第115話:お盆にはお参りを
あっという間に夏休みも中盤戦を過ぎ、お盆の季節になった。年に二回の里帰りの季節でもある。前にアカネと約束した通り、大黒堂のおはぎを三つ、買っての帰省だ。それなりに距離があるため、素直に公共交通機関を使って実家に帰る。
通りがかりにアカネの祠があったので早速掃除に……と思ったが、まずは荷物やらなにやらを実家に置いてからのほうが便利だろうと思ったので、後回しにした。
久々に会った爺ちゃんはまた一段階小さくなったようで、俺を見上げて「でかくなったのう」とぼやいていた。爺ちゃんも腰が曲がり始めているので、その分更に背が高く見えるのだろう。
両親のお墓におはぎをそれぞれ一つずつ、合計二つ供えると、残り一つを持ち帰ってきた。

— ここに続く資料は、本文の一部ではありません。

$ cat src/rtl/pipe_hazard_ctl.sv
// Stall/flush sequencer for the four pipe registers: load-use, free-list and
// data-memory hazards plus branch-mispredict flush, redirect and checkpoint restore.
module pipe_hazard_ctl #(
  parameter int REG_ADDR_WIDTH   = 5,
  parameter int CHECKPOINT_WIDTH = 2,
  parameter int RESTORE_CYCLES   = 2,
  parameter int PERF_WIDTH       = 16
) (
  input  logic                        i_Clk,
  input  logic                        i_Reset,
  input  logic                        i_Dec_Uses_Src1,
  input  logic [REG_ADDR_WIDTH:0]     i_Dec_PSrc1_Addr,
  input  logic                        i_Dec_Uses_Src2,
  input  logic [REG_ADDR_WIDTH:0]     i_Dec_PSrc2_Addr,
  input  logic                        i_Ex_Mem_Valid,
  input  logic                        i_Ex_Mem_Read_Write_n,
  input  logic                        i_Ex_Writes_Back,
  input  logic [REG_ADDR_WIDTH:0]     i_Ex_PWrite_Addr,
  input  logic                        i_Free_List_Empty,
  input  logic                        i_Mem_Busy,
  input  logic                        i_Branch_Resolved,
  input  logic                        i_Branch_Mispredict,
  input  logic [CHECKPOINT_WIDTH-1:0] i_Branch_Checkpoint,
  output logic                        o_Stall_IF_ID,
  output logic                        o_Stall_ID_EX,
  output logic                        o_Stall_EX_MEM,
  output logic                        o_Flush_IF_ID,
  output logic                        o_Flush_ID_EX,
  output logic                        o_Flush_MEM_WB,
  output logic                        o_PC_Redirect,
  output logic                        o_Restore_Valid,
  output logic [CHECKPOINT_WIDTH-1:0] o_Restore_Checkpoint,
  output logic [1:0]                  o_State,
  output logic [PERF_WIDTH-1:0]       o_Stall_Count
);

  typedef enum logic [1:0] {
    ST_RUN      = 2'd0,
    ST_MEM_WAIT = 2'd1,
    ST_RECOVER  = 2'd2
  } state_t;

  localparam logic [3:0] CNT_INIT = 4'(RESTORE_CYCLES - 1);

  state_t                      state_q, state_d;
  logic [3:0]                  cnt_q, cnt_d;
  logic                        pending_q, pending_d;
  logic [CHECKPOINT_WIDTH-1:0] pend_cp_q, pend_cp_d;
  logic                        restore_valid_q, restore_valid_d;
  logic [CHECKPOINT_WIDTH-1:0] restore_cp_q, restore_cp_d;
  logic [PERF_WIDTH-1:0]       stall_count_q, stall_count_d;

  logic                        lu, mp, in_recover, take_mp, hazard;
  logic [CHECKPOINT_WIDTH-1:0] redirect_cp;

  assign lu = i_Ex_Mem_Valid & i_Ex_Mem_Read_Write_n & i_Ex_Writes_Back &
              (i_Ex_PWrite_Addr != '0) &
              ((i_Dec_Uses_Src1 & (i_Dec_PSrc1_Addr == i_Ex_PWrite_Addr)) |
               (i_Dec_Uses_Src2 & (i_Dec_PSrc2_Addr == i_Ex_PWrite_Addr)));
  assign mp = i_Branch_Resolved & i_Branch_Mispredict;

  // pending is only ever set on the way into MEM_WAIT, so outside RECOVER a
  // non-busy cycle with pending (or a fresh mispredict) starts recovery.
  assign in_recover  = (state_q == ST_RECOVER);
  assign take_mp     = ~in_recover & ~i_Mem_Busy & (pending_q | mp);
  assign hazard      = ~in_recover & ~i_Mem_Busy & ~take_mp & (lu | i_Free_List_Empty);
  assign redirect_cp = pending_q ? pend_cp_q : i_Branch_Checkpoint;

  always_ff @(posedge i_Clk) begin
    if (i_Reset) begin
      state_q         <= ST_RUN;
      cnt_q           <= '0;
      pending_q       <= 1'b0;
      pend_cp_q       <= '0;
      restore_valid_q <= 1'b0;
      restore_cp_q    <= '0;
      stall_count_q   <= '0;
    end else begin
      state_q         <= state_d;
      cnt_q           <= cnt_d;
      pending_q       <= pending_d;
      pend_cp_q       <= pend_cp_d;
      restore_valid_q <= restore_valid_d;
      restore_cp_q    <= restore_cp_d;
      stall_count_q   <= stall_count_d;
    end
  end

  always_comb begin
    state_d         = state_q;
    cnt_d           = cnt_q;
    pending_d       = pending_q;
    pend_cp_d       = pend_cp_q;
    restore_valid_d = 1'b0;
    restore_cp_d    = restore_cp_q;
    stall_count_d   = stall_count_q;
    if (o_Stall_IF_ID && (stall_count_q != '1)) begin
      stall_count_d = stall_count_q + 1'b1;
    end
    case (state_q)
      ST_RECOVER: begin
        cnt_d = cnt_q - 4'd1;
        if (cnt_q == 4'd0) begin
          state_d = ST_RUN;
        end
      end
      default: begin
        if (i_Mem_Busy) begin
          state_d = ST_MEM_WAIT;
          if (mp) begin
            pending_d = 1'b1;
            pend_cp_d = i_Branch_Checkpoint;
          end
        end else if (take_mp) begin
          state_d         = ST_RECOVER;
          cnt_d           = CNT_INIT;
          pending_d       = 1'b0;
          restore_valid_d = 1'b1;
          restore_cp_d    = redirect_cp;
        end else begin
          state_d = ST_RUN;
        end
      end
    endcase
  end

  always_comb begin
    o_Stall_IF_ID  = 1'b0;
    o_Stall_ID_EX  = 1'b0;
    o_Stall_EX_MEM = 1'b0;
    o_Flush_IF_ID  = 1'b0;
    o_Flush_ID_EX  = 1'b0;
    o_Flush_MEM_WB = 1'b0;
    o_PC_Redirect  = 1'b0;
    if (!i_Reset) begin
      o_Stall_IF_ID  = (i_Mem_Busy & ~in_recover) | hazard | in_recover;
      o_Stall_ID_EX  = i_Mem_Busy & ~in_recover;
      o_Stall_EX_MEM = i_Mem_Busy;
      o_Flush_MEM_WB = i_Mem_Busy;
      o_Flush_IF_ID  = take_mp;
      o_Flush_ID_EX  = take_mp | hazard | in_recover;
      o_PC_Redirect  = take_mp;
    end
  end

  assign o_Restore_Valid      = restore_valid_q;
  assign o_Restore_Checkpoint = restore_cp_q;
  assign o_State              = state_q;
  assign o_Stall_Count        = stall_count_q;

endmodule

$ cat config.mk
export PLATFORM = sky130hd
export DESIGN_NAME = pipe_hazard_ctl
export DESIGN_NICKNAME = d
export VERILOG_FILES = /design/src/rtl/pipe_hazard_ctl.sv
export SDC_FILE = /design/constraint.sdc
export NUM_CORES = 1
export LEC_CHECK = 0
export BUFFER_PORTS_ARGS = -buffer_cell sky130_fd_sc_hd__buf_2
export CAP_MARGIN = 20
export CORE_MARGIN = 2
export CORE_UTILIZATION = 44
export DETAILED_ROUTE_END_ITERATION = 16
export PLACE_DENSITY = 0.79
export SLEW_MARGIN = 40
export SYNTH_ARGS = -nofsm -noshare
export SYNTH_HDL_FRONTEND = slang
export SYNTH_SLANG_ARGS = --single-unit
$ cat constraint.sdc
create_clock -name i_Clk -period 1.8 [get_ports i_Clk]
set_input_delay 0.09 -clock i_Clk [delete_from_list [all_inputs] [get_ports i_Clk]]
set_output_delay 0.09 -clock i_Clk [all_outputs]
set_load 0.005 [all_outputs]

「その残り一つはどうするんじゃ? 仏壇にでも捧げるんか? 」
爺ちゃんが聞いてきたが、正直に話すことにした。
「小学校の頃、夏休みの宿題ついでに作り直した祠があったでしょ? あそこにお供えしようと思って」
「あー、あの祠かあ。お前が直して以来人の手が色々入っとるからな。そのきっかけとなったお前がお参りに行くのは喜ぶだろうて。多少遅くなってもいいから行ってきたらどうだ。掃除道具は家のを持っていけばええ」
爺ちゃんのおすすめもあったことだし、早速出かけることにする。掃除道具と言っても雑巾と箒ぐらいのもので、後は水があれば事足りるだろう、ということでペットボトルに入れた水を家から持っていくことにした。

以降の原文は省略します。